Primer día de clase en una Facultad de Económicas. Una chaqueta azul está sentada ni cerca ni lejos del encerado, en medio le gusta estar. Cruza sus mangas, callada, tímida, sonriente,  mientras va contestando preguntas de los demás atuendos que hay. Presentaciones, saludos que van y vienen.

Detrás de ella un jersey castaño la mira sin cesar. Despistada.  ¿Cómo iba a saber que Eros abrigado había acudido hasta allí? Un dios que no pensaba encontrar en esa aula.

Mientras los días pasaban, Eros maquinaba. Ella embebida con sus apuntes, su familia, no se percataba de sus argucias, no le prestaba atención.

El jersey aunque tímido también,  decidió un día lanzarse cerca de ella. La prenda femenina sintió el golpe en el suelo con música de fondo, en alguna fiesta. ¿Es a mí? Se preguntó.
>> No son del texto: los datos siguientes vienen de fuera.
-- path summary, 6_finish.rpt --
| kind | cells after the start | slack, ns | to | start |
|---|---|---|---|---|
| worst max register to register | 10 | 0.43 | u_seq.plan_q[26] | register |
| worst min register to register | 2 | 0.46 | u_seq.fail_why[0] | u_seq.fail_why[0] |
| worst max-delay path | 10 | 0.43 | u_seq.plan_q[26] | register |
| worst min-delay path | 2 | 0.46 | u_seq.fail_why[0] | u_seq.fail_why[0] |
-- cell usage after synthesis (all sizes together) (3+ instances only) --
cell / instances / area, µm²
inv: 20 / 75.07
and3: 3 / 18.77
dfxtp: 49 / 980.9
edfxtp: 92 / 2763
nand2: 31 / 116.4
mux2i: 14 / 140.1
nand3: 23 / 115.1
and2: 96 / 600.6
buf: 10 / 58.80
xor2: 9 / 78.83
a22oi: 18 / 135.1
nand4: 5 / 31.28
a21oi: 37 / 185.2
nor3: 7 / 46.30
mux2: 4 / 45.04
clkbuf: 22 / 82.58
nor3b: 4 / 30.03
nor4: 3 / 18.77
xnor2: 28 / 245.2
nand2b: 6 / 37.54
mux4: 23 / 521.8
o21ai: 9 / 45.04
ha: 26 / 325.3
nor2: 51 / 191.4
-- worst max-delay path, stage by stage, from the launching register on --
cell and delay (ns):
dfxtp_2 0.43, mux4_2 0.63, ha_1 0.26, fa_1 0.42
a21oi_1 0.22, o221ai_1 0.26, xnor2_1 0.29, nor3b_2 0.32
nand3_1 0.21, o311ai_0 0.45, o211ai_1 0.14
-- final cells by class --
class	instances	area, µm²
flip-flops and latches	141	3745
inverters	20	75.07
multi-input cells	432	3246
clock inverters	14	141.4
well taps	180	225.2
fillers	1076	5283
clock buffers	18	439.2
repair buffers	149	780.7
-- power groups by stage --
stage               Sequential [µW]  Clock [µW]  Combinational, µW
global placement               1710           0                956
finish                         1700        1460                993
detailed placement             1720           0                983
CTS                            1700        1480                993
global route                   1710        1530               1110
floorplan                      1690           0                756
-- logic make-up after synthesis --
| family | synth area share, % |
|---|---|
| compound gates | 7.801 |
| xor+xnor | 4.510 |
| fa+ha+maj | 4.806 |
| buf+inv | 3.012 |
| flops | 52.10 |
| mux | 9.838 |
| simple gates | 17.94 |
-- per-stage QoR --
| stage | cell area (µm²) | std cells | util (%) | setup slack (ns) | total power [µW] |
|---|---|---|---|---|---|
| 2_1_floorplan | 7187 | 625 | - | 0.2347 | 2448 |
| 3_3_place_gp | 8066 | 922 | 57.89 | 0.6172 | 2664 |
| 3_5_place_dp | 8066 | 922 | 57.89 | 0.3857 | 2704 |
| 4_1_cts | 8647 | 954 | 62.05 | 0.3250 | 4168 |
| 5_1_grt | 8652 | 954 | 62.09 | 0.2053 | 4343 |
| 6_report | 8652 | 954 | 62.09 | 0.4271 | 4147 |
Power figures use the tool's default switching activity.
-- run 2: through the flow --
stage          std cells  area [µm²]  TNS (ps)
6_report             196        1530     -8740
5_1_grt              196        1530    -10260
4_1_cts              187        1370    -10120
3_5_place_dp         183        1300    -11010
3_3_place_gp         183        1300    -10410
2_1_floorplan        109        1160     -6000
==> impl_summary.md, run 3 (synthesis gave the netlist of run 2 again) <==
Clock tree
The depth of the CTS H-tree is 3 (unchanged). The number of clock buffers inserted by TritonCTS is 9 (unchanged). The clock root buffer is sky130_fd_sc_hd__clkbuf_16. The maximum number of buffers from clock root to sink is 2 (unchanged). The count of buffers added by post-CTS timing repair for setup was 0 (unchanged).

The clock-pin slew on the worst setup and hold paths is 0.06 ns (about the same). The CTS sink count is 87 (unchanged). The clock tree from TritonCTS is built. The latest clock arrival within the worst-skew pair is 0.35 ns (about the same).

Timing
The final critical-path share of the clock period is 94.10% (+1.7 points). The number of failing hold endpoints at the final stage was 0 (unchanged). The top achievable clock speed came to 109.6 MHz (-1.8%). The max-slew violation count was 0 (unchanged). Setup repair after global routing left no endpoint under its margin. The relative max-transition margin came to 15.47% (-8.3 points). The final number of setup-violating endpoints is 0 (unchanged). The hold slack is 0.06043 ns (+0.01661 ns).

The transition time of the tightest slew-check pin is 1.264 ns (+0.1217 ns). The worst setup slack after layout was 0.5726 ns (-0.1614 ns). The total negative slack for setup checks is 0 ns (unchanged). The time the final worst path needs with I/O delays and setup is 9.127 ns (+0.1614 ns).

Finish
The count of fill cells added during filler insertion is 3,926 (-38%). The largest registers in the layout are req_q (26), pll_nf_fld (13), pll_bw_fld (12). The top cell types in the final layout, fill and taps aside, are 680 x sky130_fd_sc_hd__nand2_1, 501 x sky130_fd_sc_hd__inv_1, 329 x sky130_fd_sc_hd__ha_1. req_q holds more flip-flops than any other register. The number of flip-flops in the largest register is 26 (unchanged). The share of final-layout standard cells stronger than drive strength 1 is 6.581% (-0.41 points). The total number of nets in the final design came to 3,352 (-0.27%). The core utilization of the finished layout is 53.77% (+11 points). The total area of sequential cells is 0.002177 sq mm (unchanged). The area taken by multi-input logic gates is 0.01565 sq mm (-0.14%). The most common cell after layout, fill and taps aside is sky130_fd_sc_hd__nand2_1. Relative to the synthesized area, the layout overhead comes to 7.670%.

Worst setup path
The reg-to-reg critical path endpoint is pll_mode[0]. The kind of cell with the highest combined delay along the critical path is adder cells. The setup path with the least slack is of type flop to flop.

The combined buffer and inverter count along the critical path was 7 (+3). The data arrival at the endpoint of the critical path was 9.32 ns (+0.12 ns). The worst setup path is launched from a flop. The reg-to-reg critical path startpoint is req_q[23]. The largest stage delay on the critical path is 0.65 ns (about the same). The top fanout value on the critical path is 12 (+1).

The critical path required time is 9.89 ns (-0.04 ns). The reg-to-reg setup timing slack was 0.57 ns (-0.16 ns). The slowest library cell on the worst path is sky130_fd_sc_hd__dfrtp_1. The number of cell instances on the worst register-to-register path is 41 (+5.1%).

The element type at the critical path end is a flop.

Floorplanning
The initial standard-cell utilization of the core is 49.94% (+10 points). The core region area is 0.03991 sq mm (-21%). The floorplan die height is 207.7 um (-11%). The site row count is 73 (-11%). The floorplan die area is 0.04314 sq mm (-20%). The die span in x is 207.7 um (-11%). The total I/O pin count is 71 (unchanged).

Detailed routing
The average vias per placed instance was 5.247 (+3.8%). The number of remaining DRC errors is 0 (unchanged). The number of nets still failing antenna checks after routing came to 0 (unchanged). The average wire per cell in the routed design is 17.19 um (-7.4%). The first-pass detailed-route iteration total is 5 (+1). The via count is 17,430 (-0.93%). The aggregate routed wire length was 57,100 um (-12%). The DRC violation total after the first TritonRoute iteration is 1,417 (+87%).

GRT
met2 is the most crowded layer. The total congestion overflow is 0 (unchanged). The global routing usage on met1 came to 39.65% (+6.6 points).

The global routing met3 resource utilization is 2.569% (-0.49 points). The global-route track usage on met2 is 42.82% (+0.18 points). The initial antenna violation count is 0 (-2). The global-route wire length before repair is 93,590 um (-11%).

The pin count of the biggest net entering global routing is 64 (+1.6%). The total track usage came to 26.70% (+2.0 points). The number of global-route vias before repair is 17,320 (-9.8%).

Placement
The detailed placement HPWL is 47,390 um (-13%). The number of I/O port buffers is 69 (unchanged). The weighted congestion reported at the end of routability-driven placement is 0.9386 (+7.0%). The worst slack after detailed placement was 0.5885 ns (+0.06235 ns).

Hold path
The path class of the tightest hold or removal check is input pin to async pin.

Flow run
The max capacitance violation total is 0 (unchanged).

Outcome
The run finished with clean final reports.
--- config.mk ---
export PLATFORM = sky130hd
export DESIGN_NAME = mc_status_led
export DESIGN_NICKNAME = d
export VERILOG_FILES = /design/src/rtl/mcled_pkg.sv /design/src/rtl/mcled_ms_tick.sv /design/src/rtl/mcled_flash.sv /design/src/rtl/mc_status_led.sv
export SDC_FILE = /design/constraint.sdc
export NUM_CORES = 1
export LEC_CHECK = 0
export BUFFER_PORTS_ARGS = -buffer_cell sky130_fd_sc_hd__buf_2
export CAP_MARGIN = 10
export CORE_AREA = 2 2 77 79
export DETAILED_ROUTE_END_ITERATION = 8
export DIE_AREA = 0 0 79 81
export PLACE_DENSITY = 0.77
export SKIP_CTS_REPAIR_TIMING = 1
export SLEW_MARGIN = 10
export SYNTH_ARGS = -nofsm -noshare
export SYNTH_HDL_FRONTEND = slang
export SYNTH_SLANG_ARGS = --single-unit
--- constraint.sdc ---
create_clock -name clk -period 3.9 [get_ports clk]
set_input_delay 0.975 -clock clk [delete_from_list [all_inputs] [get_ports clk]]
set_output_delay 0.975 -clock clk [all_outputs]
set_load 0.02 [all_outputs]
--- src/rtl/mcled_pkg.sv ---
package mcled_pkg;
  // Slots of the flash engine array
  localparam int unsigned N_FLASH     = 5;
  localparam int unsigned IX_TP_LINK  = 0;
  localparam int unsigned IX_TP_DPX   = 1;
  localparam int unsigned IX_FX_LINK  = 2;
  localparam int unsigned IX_FX_DPX   = 3;
  localparam int unsigned IX_FEF      = 4;
endpackage

--- src/rtl/mcled_ms_tick.sv ---
module mcled_ms_tick #(
  parameter int unsigned DIV = 25000
) (
  input  logic clk,
  input  logic rst_n,
  output logic tick
);
  localparam int unsigned W = (DIV > 1) ? $clog2(DIV) : 1;
  localparam logic [W-1:0] LAST = W'(DIV - 1);

  logic [W-1:0] cnt_q, cnt_d;
  logic         wrap;

  assign wrap = (cnt_q == LAST);

  always_comb begin
    cnt_d = cnt_q;
    if (wrap) cnt_d = '0;
    else      cnt_d = cnt_q + 1'b1;
  end

  always_ff @(posedge clk or negedge rst_n) begin
    if (!rst_n) cnt_q <= '0;
    else        cnt_q <= cnt_d;
  end

  assign tick = wrap;
endmodule

--- src/rtl/mcled_flash.sv ---
module mcled_flash #(
  parameter int unsigned PERIOD_MS = 100,
  parameter int unsigned ON_MS     = 20
) (
  input  logic clk,
  input  logic rst_n,
  input  logic tick,
  input  logic cond,
  input  logic trig,
  input  logic steady,
  output logic lit
);
  localparam int unsigned CW = (PERIOD_MS > 1) ? $clog2(PERIOD_MS) : 1;
  localparam logic [CW-1:0] LAST_C = CW'(PERIOD_MS - 1);

  logic          active_q, active_d;
  logic          pend_q, pend_d;
  logic [CW-1:0] cnt_q, cnt_d;
  logic          at_end;

  assign at_end = (cnt_q == LAST_C);

  always_comb begin
    active_d = active_q;
    pend_d   = pend_q;
    cnt_d    = cnt_q;
    if (!cond) begin
      active_d = 1'b0;
      pend_d   = 1'b0;
      cnt_d    = '0;
    end else begin
      pend_d = pend_q | trig;
      if (tick) begin
        if (active_q && !at_end) begin
          cnt_d = cnt_q + 1'b1;
        end else if (pend_d) begin
          active_d = 1'b1;
          pend_d   = 1'b0;
          cnt_d    = '0;
        end else begin
          active_d = 1'b0;
          cnt_d    = '0;
        end
      end
    end
  end

  always_ff @(posedge clk or negedge rst_n) begin
    if (!rst_n) begin
      active_q <= 1'b0;
      pend_q   <= 1'b0;
      cnt_q    <= '0;
    end else begin
      active_q <= active_d;
      pend_q   <= pend_d;
      cnt_q    <= cnt_d;
    end
  end

  // Flash phase overrides the steady level only while the condition holds
  assign lit = (cond && active_q) ? (32'(cnt_q) < ON_MS) : steady;
endmodule
--- src/rtl/manchester_enc_pkg.sv ---
package manchester_enc_pkg;

  typedef enum logic [1:0] {
    PH_IDLE   = 2'd0,
    PH_FIRST  = 2'd1,
    PH_SECOND = 2'd2
  } half_phase_t;

  localparam logic IDLE_LINE = 1'b0;

endpackage

--- src/rtl/manchester_bit_latch.sv ---
module manchester_bit_latch (
  input  logic clk,
  input  logic rst_n,
  input  logic cell_start,
  input  logic data_in,
  output logic cell_bit
);

  always_ff @(posedge clk) begin
    if (!rst_n) begin
      cell_bit <= 1'b0;
    end else if (cell_start) begin
      cell_bit <= data_in;
    end
  end

endmodule

--- src/rtl/manchester_phase_ctrl.sv ---
module manchester_phase_ctrl
  import manchester_enc_pkg::*;
(
  input  logic        clk,
  input  logic        rst_n,
  input  logic        cell_start,
  output half_phase_t phase
);

  half_phase_t phase_nx;

  always_comb begin
    phase_nx = phase;
    if (cell_start) begin
      phase_nx = PH_FIRST;
    end else begin
      case (phase)
        PH_FIRST:  phase_nx = PH_SECOND;
        PH_SECOND: phase_nx = PH_SECOND;
        default:   phase_nx = PH_IDLE;
      endcase
    end
  end

  always_ff @(posedge clk) begin
    if (!rst_n) begin
      phase <= PH_IDLE;
    end else begin
      phase <= phase_nx;
    end
  end

endmodule

--- src/rtl/manchester_line_drv.sv ---
module manchester_line_drv
  import manchester_enc_pkg::*;
(
  input  logic        clk,
  input  logic        rst_n,
  input  logic        cell_start,
  input  logic        data_in,
  input  logic        cell_bit,
  input  half_phase_t phase,
  output logic        line_out,
  output logic        line_out_n
);

  logic level_nx;

  // A new cell puts its bit on the line at once; the next edge flips it.
  always_comb begin
    level_nx = line_out;
    if (cell_start) begin
      level_nx = data_in;
    end else if (phase == PH_FIRST) begin
      level_nx = ~cell_bit;
    end
  end

  always_ff @(posedge clk) begin
    if (!rst_n) begin
      line_out   <= IDLE_LINE;
      line_out_n <= ~IDLE_LINE;
    end else begin
      line_out   <= level_nx;
      line_out_n <= ~level_nx;
    end
  end

endmodule

--- src/rtl/manchester_enc.sv ---
module manchester_enc
  import manchester_enc_pkg::*;
(
  input  logic clk,
  input  logic rst_n,
  input  logic cell_start,
  input  logic data_in,
  output logic line_out,
  output logic line_out_n
);

  logic        cell_bit;
  half_phase_t phase;

  manchester_bit_latch u_latch (
    .clk        (clk),
    .rst_n      (rst_n),
    .cell_start (cell_start),
    .data_in    (data_in),
    .cell_bit   (cell_bit)
  );

  manchester_phase_ctrl u_phase (
    .clk        (clk),
    .rst_n      (rst_n),
    .cell_start (cell_start),
    .phase      (phase)
  );

  manchester_line_drv u_drv (
    .clk        (clk),
    .rst_n      (rst_n),
    .cell_start (cell_start),
    .data_in    (data_in),
    .cell_bit   (cell_bit),
    .phase      (phase),
    .line_out   (line_out),
    .line_out_n (line_out_n)
  );

endmodule
File: src/rtl/qpair_pkg.sv
package qpair_pkg;
  localparam int SQE_BITS  = 512;  // one 64-byte command
  localparam int CQE_BITS  = 128;  // one 16-byte completion
  localparam int SQE_SHIFT = 6;
  localparam int CQE_SHIFT = 4;
  localparam int DB_W      = 16;   // doorbell value width
  localparam int QID_W     = 16;   // queue identifier width

  typedef enum logic [1:0] {
    FETCH_IDLE,
    FETCH_REQ,
    FETCH_WAIT,
    FETCH_HAND
  } fetchState_e;

  // strobes from the control to the datapath
  typedef struct packed {
    logic sqHeadStep;
    logic cmdCapture;
    logic cplCapture;
    logic cqTailStep;
  } qpStrobe_t;
endpackage

File: src/rtl/qpair_dp.sv
module qpair_dp
  import qpair_pkg::*;
#(
  parameter int QDEPTH = 64,
  parameter int ADDR_W = 32,
  parameter logic [ADDR_W-1:0] SQ_BASE = ADDR_W'('h1000_0000),
  parameter logic [ADDR_W-1:0] CQ_BASE = ADDR_W'('h2000_0000),
  parameter int OWN_QID = 1,
  parameter int CID_W  = 16,
  parameter int STAT_W = 15
) (
  input  logic                clk,
  input  logic                rst,
  input  qpStrobe_t           strobe,
  input  logic                dbWrEn,
  input  logic                dbWrSel,
  input  logic [QID_W-1:0]    dbWrQid,
  input  logic [DB_W-1:0]     dbWrData,
  input  logic [SQE_BITS-1:0] rdRspData,
  input  logic [CID_W-1:0]    doneCid,
  input  logic [STAT_W-1:0]   doneStatus,
  output logic                sqPending,
  output logic                cqFull,
  output logic [ADDR_W-1:0]   rdReqAddr,
  output logic [SQE_BITS-1:0] cmdData,
  output logic [ADDR_W-1:0]   cplAddr,
  output logic [CQE_BITS-1:0] cplData,
  output logic                dbErr
);
  localparam int PTR_W     = (QDEPTH > 1) ? $clog2(QDEPTH) : 1;
  localparam int CID_LSB   = DB_W;
  localparam int PHASE_BIT = CID_LSB + CID_W;
  localparam int STAT_LSB  = PHASE_BIT + 1;
  localparam int USED_BITS = STAT_LSB + STAT_W;
  localparam logic [DB_W:0] DEPTH_LIM = (DB_W+1)'(QDEPTH);
  localparam logic [PTR_W-1:0] LAST_IDX = PTR_W'(QDEPTH - 1);

  function automatic logic [PTR_W-1:0] ptrNext(input logic [PTR_W-1:0] p);
    return (p == LAST_IDX) ? '0 : p + 1'b1;
  endfunction

  logic [PTR_W-1:0] sqHead, sqTail, cqHead, cqTail;
  logic             phase;
  logic             errFlag;
  logic [SQE_BITS-1:0] cmdBuf;
  logic [CID_W-1:0]    cplCid;
  logic [STAT_W-1:0]   cplStat;
  logic [PTR_W-1:0]    cplHead;

  // doorbell decode, one hit line per ring
  logic       dbOwnQid, dbInRange, dbBad;
  logic [1:0] dbHit;
  assign dbOwnQid  = (dbWrQid == QID_W'(OWN_QID));
  assign dbInRange = ({1'b0, dbWrData} < DEPTH_LIM);
  assign dbBad     = dbWrEn && dbOwnQid && !dbInRange;

  for (genvar g = 0; g < 2; g++) begin : gDbDecode
    assign dbHit[g] = dbWrEn && dbOwnQid && dbInRange && (dbWrSel == 1'(g));
  end

  always_ff @(posedge clk) begin
    if (rst) begin
      sqHead  <= '0;
      sqTail  <= '0;
      cqHead  <= '0;
      cqTail  <= '0;
      phase   <= 1'b1;
      errFlag <= 1'b0;
    end else begin
      if (dbHit[0]) sqTail <= dbWrData[PTR_W-1:0];
      if (dbHit[1]) cqHead <= dbWrData[PTR_W-1:0];
      if (dbBad)    errFlag <= 1'b1;
      if (strobe.sqHeadStep) sqHead <= ptrNext(sqHead);
      if (strobe.cqTailStep) begin
        cqTail <= ptrNext(cqTail);
        if (cqTail == LAST_IDX) phase <= ~phase;
      end
    end
  end

  always_ff @(posedge clk) begin
    if (strobe.cmdCapture) cmdBuf <= rdRspData;
    if (strobe.cplCapture) begin
      cplCid  <= doneCid;
      cplStat <= doneStatus;
      cplHead <= sqHead;
    end
  end

  assign sqPending = (sqHead != sqTail);
  assign cqFull    = (ptrNext(cqTail) == cqHead);
  assign rdReqAddr = SQ_BASE + (ADDR_W'(sqHead) << SQE_SHIFT);
  assign cplAddr   = CQ_BASE + (ADDR_W'(cqTail) << CQE_SHIFT);
  assign cmdData   = cmdBuf;
  assign dbErr     = errFlag;

  always_comb begin
    cplData = '0;
    cplData[DB_W-1:0]               = DB_W'(cplHead);
    cplData[PHASE_BIT-1:CID_LSB]    = cplCid;
    cplData[PHASE_BIT]              = phase;
    cplData[USED_BITS-1:STAT_LSB]   = cplStat;
  end
endmodule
Eros movió afirmativamente la cabeza. Asombrada, incrédula, escuchó las plegarias de él, sus súplicas, sus requiebros y aceptó dichosa. ¿Qué fue de esa chaqueta callada después de esa confesión? Ella liberó  sus botones, sacó la pasión de golpe. Las mangas volaban con el viento. De mar en calma a mar bravío, las dos prendas navegaron juntas por él un tiempo,  entre volutas de nubes.

¿Es a nosotros? Se preguntaron cuando llegó Ares. Él separó sus manos, empujó a cada uno a su sitio. Ella callada de nuevo, él también, en un aula perdida y olvidada  ya.

Siempre recordaremos  con dulzura,  con cariño esa  primera visita de Eros.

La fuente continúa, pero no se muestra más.